Metabolic Inhibitors Induce Species-Specific Defects in Bacterial Glycosylation

Author

Ilana R. Olin, Bowdoin CollegeFollow

Year of Graduation

2020

Level of Access

Restricted Access Thesis

Embargo Period

5-14-2020

Department or Program

Biochemistry

First Advisor

Danielle Dube

Abstract

Novel antibiotics are urgently needed due to the increasing ineffectiveness of existing antibiotics and their deleterious impacts on the host microbiome. Bacterial glycans are intriguing targets for selective interference because of their distinctive structures that vary across species. Moreover, these molecules have functional significance and mediate motility, biofilm formation, and host immune evasion. Our laboratory recently demonstrated that metabolic inhibitors based on rare bacterial monosaccharide scaffolds interfere with glycoprotein elaboration in Helicobacter pylori and cause a corresponding reduction in biological fitness.
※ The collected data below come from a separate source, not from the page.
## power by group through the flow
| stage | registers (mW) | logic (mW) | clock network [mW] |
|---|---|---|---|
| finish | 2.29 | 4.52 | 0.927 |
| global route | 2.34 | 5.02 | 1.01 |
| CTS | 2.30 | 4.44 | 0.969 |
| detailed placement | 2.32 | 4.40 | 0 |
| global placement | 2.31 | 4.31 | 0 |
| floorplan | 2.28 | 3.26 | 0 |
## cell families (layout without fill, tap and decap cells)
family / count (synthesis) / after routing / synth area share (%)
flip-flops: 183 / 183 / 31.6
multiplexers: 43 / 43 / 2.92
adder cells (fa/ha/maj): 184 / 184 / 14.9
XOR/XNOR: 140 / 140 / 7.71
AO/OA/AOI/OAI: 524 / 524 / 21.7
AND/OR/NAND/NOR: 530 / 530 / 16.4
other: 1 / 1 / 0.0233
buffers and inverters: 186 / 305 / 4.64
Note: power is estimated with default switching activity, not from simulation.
`src/rtl/core/jet_pkg.sv`:
```
// Types, constants and helpers for the Julia escape-time pixel block.
// Used by every module in rtl/core; depends on nothing.
package jet_pkg;

   localparam int ROWS     = 1024;
   localparam int COLS     = 1024;
   localparam int POS_W    = 10;
   localparam int Q_W      = 32;
   localparam int FRAC     = 28;
   localparam int LIM_W    = 16;
   localparam int BRIGHT_W = 16;
   localparam int T_W      = LIM_W + 1;
   localparam int MUL_W    = 33;
   localparam int PROD_W   = 2 * MUL_W;
   localparam int ESC_SHIFT = 2 * FRAC + 2;
   localparam int COLOR_W  = 8;
   localparam int CSR_W    = 3;
   localparam int DIV_CNT_W = $clog2(T_W + 1);

   localparam logic [T_W-1:0] T_ONE = T_W'(1) << LIM_W;
   localparam logic [15:0] K_RED   = 16'd2295;
   localparam logic [15:0] K_GREEN = 16'd3825;
   localparam logic [15:0] K_BLUE  = 16'd4335;

   localparam logic signed [PROD_W-1:0] ROWS_DIV = PROD_W'(ROWS);
   localparam logic signed [PROD_W-1:0] COLS_DIV = PROD_W'(COLS);
   localparam logic signed [PROD_W-1:0] Q_MAX =
      {{(PROD_W-Q_W+1){1'b0}}, {(Q_W-1){1'b1}}};
   localparam logic signed [PROD_W-1:0] Q_MIN = ~Q_MAX;

   localparam logic [LIM_W-1:0]    RST_LIMIT  = 16'd256;
   localparam logic [Q_W-1:0]      RST_HALF   = 32'd402653184;
   localparam logic [BRIGHT_W-1:0] RST_BRIGHT = 16'd4096;

   typedef struct packed {
      logic [POS_W-1:0] pixel_row;
      logic [POS_W-1:0] pixel_col;
   } req_type;

   typedef struct packed {
      logic [COLOR_W-1:0] red;
      logic [COLOR_W-1:0] green;
      logic [COLOR_W-1:0] blue;
      logic [LIM_W-1:0]   escape_count;
   } rsp_type;

   typedef enum logic [CSR_W-1:0] {
      CSR_ITERATION_LIMIT  = 3'd0,
      CSR_VIEW_HALF_WIDTH  = 3'd1,
      CSR_VIEW_HALF_HEIGHT = 3'd2,
      CSR_C_REAL           = 3'd3,
      CSR_C_IMAG           = 3'd4,
      CSR_BRIGHTNESS       = 3'd5
   } csr_index_type;

   typedef enum logic [3:0] {
      ST_IDLE,
      ST_MAP_X,
      ST_MAP_Y,
      ST_MAP_DONE,
      ST_IT_XX,
      ST_IT_YY,
      ST_IT_XY,
      ST_IT_UPD,
      ST_DIV_START,
      ST_DIV_WAIT,
      ST_COLOR,
      ST_OUT
   } state_type;

   typedef enum logic [3:0] {
      CS_TT,
      CS_UU,
      CS_T2T,
      CS_T3U,
      CS_RK,
      CS_RB,
      CS_U2T2,
      CS_GK,
      CS_GB,
      CS_U2U,
      CS_U3T,
      CS_BK,
      CS_BB,
      CS_BLUE
   } color_step_type;

   typedef struct packed {
      logic             start;
      logic [LIM_W-1:0] dividend;
      logic [LIM_W-1:0] divisor;
   } div_req_type;

   typedef struct packed {
      logic           done;
      logic [T_W-1:0] quotient;
   } div_rsp_type;

   function automatic logic signed [Q_W-1:0] sat_q(input logic signed [PROD_W-1:0] v);
      logic signed [Q_W-1:0] r;
      if (v > Q_MAX) begin
         r = Q_MAX[Q_W-1:0];
      end else if (v < Q_MIN) begin
         r = Q_MIN[Q_W-1:0];
      end else begin
         r = v[Q_W-1:0];
      end
      return r;
   endfunction

endpackage

```
`src/rtl/core/jet_mul.sv`:
```
// Shared signed multiplier with a registered product.
// Depends on jet_pkg.
module jet_mul (
   input  logic                                clock,
   input  logic signed [jet_pkg::MUL_W-1:0]    mul_a,
   input  logic signed [jet_pkg::MUL_W-1:0]    mul_b,
   output logic signed [jet_pkg::PROD_W-1:0]   mul_prod
);
   import jet_pkg::*;

   logic signed [PROD_W-1:0] prod_ff;
   logic signed [PROD_W-1:0] prod_in;

   assign prod_in  = mul_a * mul_b;
   assign mul_prod = prod_ff;

   always_ff @(posedge clock) begin
      prod_ff <= prod_in;
   end

endmodule

```
`src/rtl/core/jet_div.sv`:
```
// Radix-2 restoring divider: quotient of (dividend << 16) / divisor.
// Dividend must not exceed divisor. Depends on jet_pkg.
module jet_div (
   input  logic                  clock,
   input  logic                  reset,
   input  jet_pkg::div_req_type  div_req,
   output jet_pkg::div_rsp_type  div_rsp
);
   import jet_pkg::*;

   localparam logic [DIV_CNT_W-1:0] DIV_STEPS = DIV_CNT_W'(T_W);
   localparam logic [DIV_CNT_W-1:0] CNT_LAST  = DIV_CNT_W'(1);

   logic                 busy_ff, busy_in;
   logic                 done_ff, done_in;
   logic [LIM_W:0]       rem_ff, rem_in;
   logic [T_W-1:0]       quot_ff, quot_in;
   logic [DIV_CNT_W-1:0] cnt_ff, cnt_in;
   logic                 ge;
   logic [LIM_W:0]       rem_diff;
   logic [LIM_W-1:0]     rem_keep;

   assign ge       = rem_ff >= {1'b0, div_req.divisor};
   assign rem_diff = rem_ff - {1'b0, div_req.divisor};
   assign rem_keep = ge ? rem_diff[LIM_W-1:0] : rem_ff[LIM_W-1:0];

   always_comb begin
      busy_in = busy_ff;
      done_in = 1'b0;
      rem_in  = rem_ff;
      quot_in = quot_ff;
      cnt_in  = cnt_ff;
      if (div_req.start) begin
         busy_in = 1'b1;
         rem_in  = {1'b0, div_req.dividend};
         quot_in = '0;
         cnt_in  = DIV_STEPS;
      end else if (busy_ff) begin
         quot_in = {quot_ff[T_W-2:0], ge};
         rem_in  = {rem_keep, 1'b0};
         cnt_in  = cnt_ff - CNT_LAST;
         if (cnt_ff == CNT_LAST) begin
            busy_in = 1'b0;
            done_in = 1'b1;
         end
      end
   end

   always_ff @(posedge clock) begin
      if (reset) begin
         busy_ff <= 1'b0;
         done_ff <= 1'b0;
      end else begin
         busy_ff <= busy_in;
         done_ff <= done_in;
      end
      rem_ff  <= rem_in;
      quot_ff <= quot_in;
      cnt_ff  <= cnt_in;
   end

   assign div_rsp.done     = done_ff;
   assign div_rsp.quotient = quot_ff;

endmodule

```
`src/rtl/core/julia_escape_time_pixel.sv`:
```
// Julia escape-time pixel: one pixel position in, one coloured result out.
// Depends on jet_pkg, jet_mul and jet_div.
//
// Usage:
//   req_*  : pixel row and column; a word is taken when req_valid is high and
//            req_stall low. req_stall stays high from the accepted word until
//            its result word has been taken, so one pixel is in flight.
//   rsp_*  : red, green, blue and escape_count; the word is held in registers
//            and stays unchanged while rsp_stall is high.
//   csr_*  : register writes, always ready; write only while no pixel is in
//            flight. Index 0..5: limit, half width, half height, c real,
//            c imaginary, brightness. Other indexes are dropped.
// Flow: from accept to result a pixel passes the mapping states, the
//   iteration loop, the divider (skipped with a zero limit) and the colour steps,
//   then waits while rsp_stall is high. The one 33x33 multiplier is shared by the
//   mapping, the iteration (x*x, y*y, x*y, update) and the colour polynomials;
//   the 17-step divider gives count/limit and 14 steps compute the colour.
// Reset: synchronous; returns to idle and loads the default register values.
module julia_escape_time_pixel (
   input  logic                         clock,
   input  logic                         reset,
   input  logic                         req_valid,
   output logic                         req_stall,
   input  jet_pkg::req_type             req_data,
   output logic                         rsp_valid,
   input  logic                         rsp_stall,
   output jet_pkg::rsp_type             rsp_data,
   input  logic                         csr_valid,
   output logic                         csr_ready,
   input  logic [jet_pkg::CSR_W-1:0]    csr_index,
   input  logic [jet_pkg::Q_W-1:0]      csr_data
);
   import jet_pkg::*;

   state_type                 state_ff, state_in;
   color_step_type            step_ff, step_in;

   logic [LIM_W-1:0]          limit_ff, limit_in;
   logic signed [Q_W-1:0]     half_w_ff, half_w_in;
   logic signed [Q_W-1:0]     half_h_ff, half_h_in;
   logic signed [Q_W-1:0]     c_re_ff, c_re_in;
   logic signed [Q_W-1:0]     c_im_ff, c_im_in;
   logic [BRIGHT_W-1:0]       bright_ff, bright_in;

   logic [POS_W-1:0]          row_ff, row_in;
   logic [POS_W-1:0]          col_ff, col_in;
   logic signed [Q_W-1:0]     x_ff, x_in;
   logic signed [Q_W-1:0]     y_ff, y_in;
   logic signed [PROD_W-1:0]  xx_ff, xx_in;
   logic signed [PROD_W-1:0]  yy_ff, yy_in;
   logic [LIM_W-1:0]          count_ff, count_in;
   logic [T_W-1:0]            t_ff, t_in;
   logic [T_W-1:0]            t2_ff, t2_in;
   logic [T_W-1:0]            u2_ff, u2_in;
   logic [COLOR_W-1:0]        red_ff, red_in;
   logic [COLOR_W-1:0]        green_ff, green_in;
   logic [COLOR_W-1:0]        blue_ff, blue_in;

   logic signed [MUL_W-1:0]   mul_a, mul_b;
   logic signed [PROD_W-1:0]  mul_prod;
   div_req_type               div_req;
   div_rsp_type               div_rsp;

   logic [T_W-1:0]            u_val;
   logic [T_W-1:0]            prod_hi;
   logic signed [PROD_W-1:0]  hw_ext, hh_ext, cr_ext, ci_ext;
   logic signed [PROD_W-1:0]  map_x_sum, map_y_sum;
   logic signed [PROD_W-1:0]  diff, xy2, re_sum, im_sum;
   logic [PROD_W-1:0]         esc_sum;
   logic                      it_done;
   logic [COLOR_W-1:0]        sat_28, sat_29;

   jet_mul u_mul (
      .clock    (clock),
      .mul_a    (mul_a),
      .mul_b    (mul_b),
      .mul_prod (mul_prod)
   );

   jet_div u_div (
      .clock   (clock),
      .reset   (reset),
      .div_req (div_req),
      .div_rsp (div_rsp)
   );

   assign u_val   = T_ONE - t_ff;
   assign prod_hi = mul_prod[2*LIM_W:LIM_W];

   assign hw_ext = $signed({{(PROD_W-Q_W){half_w_ff[Q_W-1]}}, half_w_ff});
   assign hh_ext = $signed({{(PROD_W-Q_W){half_h_ff[Q_W-1]}}, half_h_ff});
   assign cr_ext = $signed({{(PROD_W-Q_W){c_re_ff[Q_W-1]}}, c_re_ff});
   assign ci_ext = $signed({{(PROD_W-Q_W){c_im_ff[Q_W-1]}}, c_im_ff});

   assign map_x_sum = mul_prod / ROWS_DIV - hw_ext;
   assign map_y_sum = mul_prod / COLS_DIV - hh_ext;
   assign diff      = xx_ff - yy_ff;
   assign xy2       = mul_prod <<< 1;
   assign re_sum    = (diff >>> FRAC) + cr_ext;
   assign im_sum    = (xy2 >>> FRAC) + ci_ext;

   assign esc_sum = xx_ff + mul_prod;
   assign it_done = (|esc_sum[PROD_W-1:ESC_SHIFT]) || (count_ff >= limit_ff);

   assign sat_28 = (|mul_prod[PROD_W-1:FRAC+COLOR_W]) ? '1 : mul_prod[FRAC+COLOR_W-1:FRAC];
   assign sat_29 = (|mul_prod[PROD_W-1:FRAC+COLOR_W+1]) ? '1 :
                   mul_prod[FRAC+COLOR_W:FRAC+1];

   // next state
   always_comb begin
      state_in = state_ff;
      case (state_ff)
         ST_IDLE: begin
            if (req_valid) begin
               state_in = ST_MAP_X;
            end
         end
         ST_MAP_X:    state_in = ST_MAP_Y;
         ST_MAP_Y:    state_in = ST_MAP_DONE;
         ST_MAP_DONE: state_in = ST_IT_XX;
         ST_IT_XX:    state_in = ST_IT_YY;
         ST_IT_YY:    state_in = ST_IT_XY;
         ST_IT_XY: begin
            state_in = it_done ? ST_DIV_START : ST_IT_UPD;
         end
         ST_IT_UPD:   state_in = ST_IT_XX;
         ST_DIV_START: begin
            state_in = (limit_ff == '0) ? ST_COLOR : ST_DIV_WAIT;
         end
         ST_DIV_WAIT: begin
            if (div_rsp.done) begin
               state_in = ST_COLOR;
            end
         end
         ST_COLOR: begin
            if (step_ff == CS_BLUE) begin
               state_in = ST_OUT;
            end
         end
         ST_OUT: begin
            if (!rsp_stall) begin
               state_in = ST_IDLE;
            end
         end
         default:     state_in = ST_IDLE;
      endcase
   end

   // handshake, multiplier operands and divider start
   always_comb begin
      req_stall        = (state_ff != ST_IDLE);
      rsp_valid        = (state_ff == ST_OUT);
      div_req.start    = (state_ff == ST_DIV_START) && (limit_ff != '0);
      div_req.dividend = count_ff;
      div_req.divisor  = limit_ff;
      mul_a            = '0;
      mul_b            = '0;
      case (state_ff)
         ST_MAP_X: begin
            mul_a = {{(MUL_W-POS_W-1){1'b0}}, row_ff, 1'b0};
            mul_b = {half_w_ff[Q_W-1], half_w_ff};
         end
         ST_MAP_Y: begin
            mul_a = {{(MUL_W-POS_W-1){1'b0}}, col_ff, 1'b0};
            mul_b = {half_h_ff[Q_W-1], half_h_ff};
         end
         ST_IT_XX: begin
            mul_a = {x_ff[Q_W-1], x_ff};
            mul_b = {x_ff[Q_W-1], x_ff};
         end
         ST_IT_YY: begin
            mul_a = {y_ff[Q_W-1], y_ff};
            mul_b = {y_ff[Q_W-1], y_ff};
         end
         ST_IT_XY: begin
            mul_a = {x_ff[Q_W-1], x_ff};
            mul_b = {y_ff[Q_W-1], y_ff};
         end
         ST_COLOR: begin
            case (step_ff)
               CS_TT: begin
                  mul_a = {{(MUL_W-T_W){1'b0}}, t_ff};
                  mul_b = {{(MUL_W-T_W){1'b0}}, t_ff};
               end
               CS_UU: begin
                  mul_a = {{(MUL_W-T_W){1'b0}}, u_val};
                  mul_b = {{(MUL_W-T_W){1'b0}}, u_val};
               end
               CS_T2T: begin
                  mul_a = {{(MUL_W-T_W){1'b0}}, t2_ff};
                  mul_b = {{(MUL_W-T_W){1'b0}}, t_ff};
               end
               CS_T3U: begin
                  mul_a = {{(MUL_W-T_W){1'b0}}, prod_hi};
                  mul_b = {{(MUL_W-T_W){1'b0}}, u_val};
               end
               CS_RK: begin
                  mul_a = {{(MUL_W-T_W){1'b0}}, prod_hi};
                  mul_b = {{(MUL_W-16){1'b0}}, K_RED};
               end
               CS_RB, CS_GB, CS_BB: begin
                  mul_a = {1'b0, mul_prod[Q_W-1:0]};
                  mul_b = {{(MUL_W-BRIGHT_W){1'b0}}, bright_ff};
               end
               CS_U2T2: begin
                  mul_a = {{(MUL_W-T_W){1'b0}}, u2_ff};
                  mul_b = {{(MUL_W-T_W){1'b0}}, t2_ff};
               end
               CS_GK: begin
                  mul_a = {{(MUL_W-T_W){1'b0}}, prod_hi};
                  mul_b = {{(MUL_W-16){1'b0}}, K_GREEN};
               end
               CS_U2U: begin
                  mul_a = {{(MUL_W-T_W){1'b0}}, u2_ff};
                  mul_b = {{(MUL_W-T_W){1'b0}}, u_val};
               end
               CS_U3T: begin
                  mul_a = {{(MUL_W-T_W){1'b0}}, prod_hi};
                  mul_b = {{(MUL_W-T_W){1'b0}}, t_ff};
               end
               CS_BK: begin
                  mul_a = {{(MUL_W-T_W){1'b0}}, prod_hi};
                  mul_b = {{(MUL_W-16){1'b0}}, K_BLUE};
               end
               default: begin
                  mul_a = '0;
                  mul_b = '0;
               end
            endcase
         end
         default: begin
            mul_a = '0;
            mul_b = '0;
         end
      endcase
   end

   // datapath and register file
   always_comb begin
      limit_in  = limit_ff;
      half_w_in = half_w_ff;
      half_h_in = half_h_ff;
      c_re_in   = c_re_ff;
      c_im_in   = c_im_ff;
      bright_in = bright_ff;
      row_in    = row_ff;
      col_in    = col_ff;
      x_in      = x_ff;
      y_in      = y_ff;
      xx_in     = xx_ff;
      yy_in     = yy_ff;
      count_in  = count_ff;
      t_in      = t_ff;
      t2_in     = t2_ff;
      u2_in     = u2_ff;
      step_in   = step_ff;
      red_in    = red_ff;
      green_in  = green_ff;
      blue_in   = blue_ff;

      if (csr_valid && csr_ready) begin
         case (csr_index_type'(csr_index))
            CSR_ITERATION_LIMIT:  limit_in  = csr_data[LIM_W-1:0];
            CSR_VIEW_HALF_WIDTH:  half_w_in = csr_data;
            CSR_VIEW_HALF_HEIGHT: half_h_in = csr_data;
            CSR_C_REAL:           c_re_in   = csr_data;
            CSR_C_IMAG:           c_im_in   = csr_data;
            CSR_BRIGHTNESS:       bright_in = csr_data[BRIGHT_W-1:0];
            default:              limit_in  = limit_ff;
         endcase
      end

      case (state_ff)
         ST_IDLE: begin
            row_in = req_data.pixel_row;
            col_in = req_data.pixel_col;
         end
         ST_MAP_Y: begin
            x_in = sat_q(map_x_sum);
         end
         ST_MAP_DONE: begin
            y_in     = sat_q(map_y_sum);
            count_in = '0;
         end
         ST_IT_YY: begin
            xx_in = mul_prod;
         end
         ST_IT_XY: begin
            yy_in = mul_prod;
         end
         ST_IT_UPD: begin
            x_in     = sat_q(re_sum);
            y_in     = sat_q(im_sum);
            count_in = count_ff + LIM_W'(1);
         end
         ST_DIV_START: begin
            t_in    = '0;
            step_in = CS_TT;
         end
         ST_DIV_WAIT: begin
            if (div_rsp.done) begin
               t_in = div_rsp.quotient;
            end
         end
         ST_COLOR: begin
            if (step_ff != CS_BLUE) begin
               step_in = color_step_type'(step_ff + 4'd1);
            end
            case (step_ff)
               CS_UU:   t2_in    = prod_hi;
               CS_T2T:  u2_in    = prod_hi;
               CS_U2T2: red_in   = sat_28;
               CS_U2U:  green_in = sat_28;
               CS_BLUE: blue_in  = sat_29;
               default: t2_in    = t2_ff;
            endcase
         end
         default: begin
            row_in = row_ff;
         end
      endcase
   end

   always_ff @(posedge clock) begin
      if (reset) begin
         state_ff  <= ST_IDLE;
         limit_ff  <= RST_LIMIT;
         half_w_ff <= RST_HALF;
         half_h_ff <= RST_HALF;
         c_re_ff   <= '0;
         c_im_ff   <= '0;
         bright_ff <= RST_BRIGHT;
      end else begin
         state_ff  <= state_in;
         limit_ff  <= limit_in;
         half_w_ff <= half_w_in;
         half_h_ff <= half_h_in;
         c_re_ff   <= c_re_in;
         c_im_ff   <= c_im_in;
         bright_ff <= bright_in;
      end
      step_ff  <= step_in;
      row_ff   <= row_in;
      col_ff   <= col_in;
      x_ff     <= x_in;
      y_ff     <= y_in;
      xx_ff    <= xx_in;
      yy_ff    <= yy_in;
      count_ff <= count_in;
      t_ff     <= t_in;
      t2_ff    <= t2_in;
      u2_ff    <= u2_in;
      red_ff   <= red_in;
      green_ff <= green_in;
      blue_ff  <= blue_in;
   end

   assign csr_ready = 1'b1;

   assign rsp_data.red          = red_ff;
   assign rsp_data.green        = green_ff;
   assign rsp_data.blue         = blue_ff;
   assign rsp_data.escape_count = count_ff;

endmodule

```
This work primarily aims to explore the species-specificity of these inhibitors by investigating their effects in diverse bacterial species including the gut microbes Campylobacter jejuni and Bacteroides fragilis. The effect of a panel of metabolic inhibitors on glycan biosynthesis was investigated via Western Blot and flow cytometry. Inhibitors were also tested for their capacity to induce defects in biological fitness, including reductions in growth, motility, and biofilm production. Intriguingly, metabolic inhibitors displayed differential effects across these three bacterial species. For example, inhibitors that had significant effects on glycan production in H. pylori had no detectable effects on glycoprotein biosynthesis in C. jejuni. By contrast, two different compounds induced glycan biosynthesis defects in B. fragilis. Together, these results indicate that metabolic inhibitors based on bacterial monosaccharides have the potential to induce species-specific disruption of glycosylation. Preliminary studies also suggest these metabolic inhibitors may also re-sensitize antibiotic-resistant bacteria to antibiotics that are typically ineffective. In the end, this work sets the stage for selectively disrupting the viability of bacteria of interest.